I know that the query below causes the error - ORDER BY items must appear in the select list if SELECT DISTINCT is specified.
SELECT DISTINCT city
FROM HR.Employees
WHERE country = N'USA' AND region = N'WA'
ORDER BY birthdate;
What is the reason for this ? What is actually happening ? If I don't use DISTINCT or just add birthdate in SELECT or ORDER BY city only, it gives me some output, but not an error. Is it because SELECT DISTINCT city
only gives a result set with cities and nothing else ?
EDIT -(I think this may be an answer to my question)
SELECT city
FROM HR.Employees
WHERE country = N'USA' AND region = N'WA'
Consider the above query. Not sure, but I think this is how it works - Behind the scenes, SQL Server probably has a result set with all columns, but we are only shown the city column which I will call the "displayed set" . So, ordering by city or any other column is valid.
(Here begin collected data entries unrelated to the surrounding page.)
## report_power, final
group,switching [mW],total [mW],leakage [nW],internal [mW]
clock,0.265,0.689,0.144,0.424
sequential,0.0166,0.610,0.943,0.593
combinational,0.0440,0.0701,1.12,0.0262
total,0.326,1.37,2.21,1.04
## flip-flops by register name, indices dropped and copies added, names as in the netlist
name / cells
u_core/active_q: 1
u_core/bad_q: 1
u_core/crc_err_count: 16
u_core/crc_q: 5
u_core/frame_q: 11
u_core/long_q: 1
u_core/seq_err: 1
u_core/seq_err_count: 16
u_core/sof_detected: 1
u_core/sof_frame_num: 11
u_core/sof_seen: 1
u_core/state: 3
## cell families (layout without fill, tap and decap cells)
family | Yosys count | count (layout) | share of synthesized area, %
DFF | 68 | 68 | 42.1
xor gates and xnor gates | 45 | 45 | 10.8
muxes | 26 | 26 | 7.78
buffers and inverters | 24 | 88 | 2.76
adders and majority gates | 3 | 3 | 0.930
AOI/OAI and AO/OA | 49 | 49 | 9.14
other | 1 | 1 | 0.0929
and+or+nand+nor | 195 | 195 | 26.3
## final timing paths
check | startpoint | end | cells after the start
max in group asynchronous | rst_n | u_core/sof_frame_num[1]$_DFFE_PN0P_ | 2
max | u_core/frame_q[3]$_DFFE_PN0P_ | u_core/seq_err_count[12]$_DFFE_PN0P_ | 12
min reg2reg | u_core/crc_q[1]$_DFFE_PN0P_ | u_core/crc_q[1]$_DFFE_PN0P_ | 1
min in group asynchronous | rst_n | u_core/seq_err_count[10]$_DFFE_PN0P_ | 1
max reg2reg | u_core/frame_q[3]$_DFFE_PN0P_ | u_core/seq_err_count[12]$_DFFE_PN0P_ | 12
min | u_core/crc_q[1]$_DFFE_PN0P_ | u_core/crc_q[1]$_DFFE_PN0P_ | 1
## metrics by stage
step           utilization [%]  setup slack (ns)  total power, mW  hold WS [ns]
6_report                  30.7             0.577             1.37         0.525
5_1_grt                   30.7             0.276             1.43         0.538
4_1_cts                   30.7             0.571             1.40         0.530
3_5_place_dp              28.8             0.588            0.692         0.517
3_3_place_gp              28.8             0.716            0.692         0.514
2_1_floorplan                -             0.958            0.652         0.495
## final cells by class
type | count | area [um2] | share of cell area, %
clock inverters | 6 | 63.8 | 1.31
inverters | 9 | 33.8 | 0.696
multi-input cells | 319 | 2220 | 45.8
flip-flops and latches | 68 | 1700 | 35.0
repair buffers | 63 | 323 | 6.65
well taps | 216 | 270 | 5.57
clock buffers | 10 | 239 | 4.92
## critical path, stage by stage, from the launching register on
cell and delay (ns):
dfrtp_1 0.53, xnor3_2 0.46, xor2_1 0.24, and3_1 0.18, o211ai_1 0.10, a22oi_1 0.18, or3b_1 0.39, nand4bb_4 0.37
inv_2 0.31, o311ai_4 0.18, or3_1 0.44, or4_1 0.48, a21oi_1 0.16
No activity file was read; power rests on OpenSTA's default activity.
What happens to the result set when we use SELECT DISTINCT city instead ? SQL server does not have only the rows with DISTINCT cities in its result set. It has the entire result set, like the one generated by a SELECT * query. But, it shows only distinct rows based on city. Now can this displayed set be sorted based on birthdate ? No.
In a city with many employees, ie many birthdates, SQL server cannot tell which birthdate should be used for ordering the displayed set. That is why it displays an error message.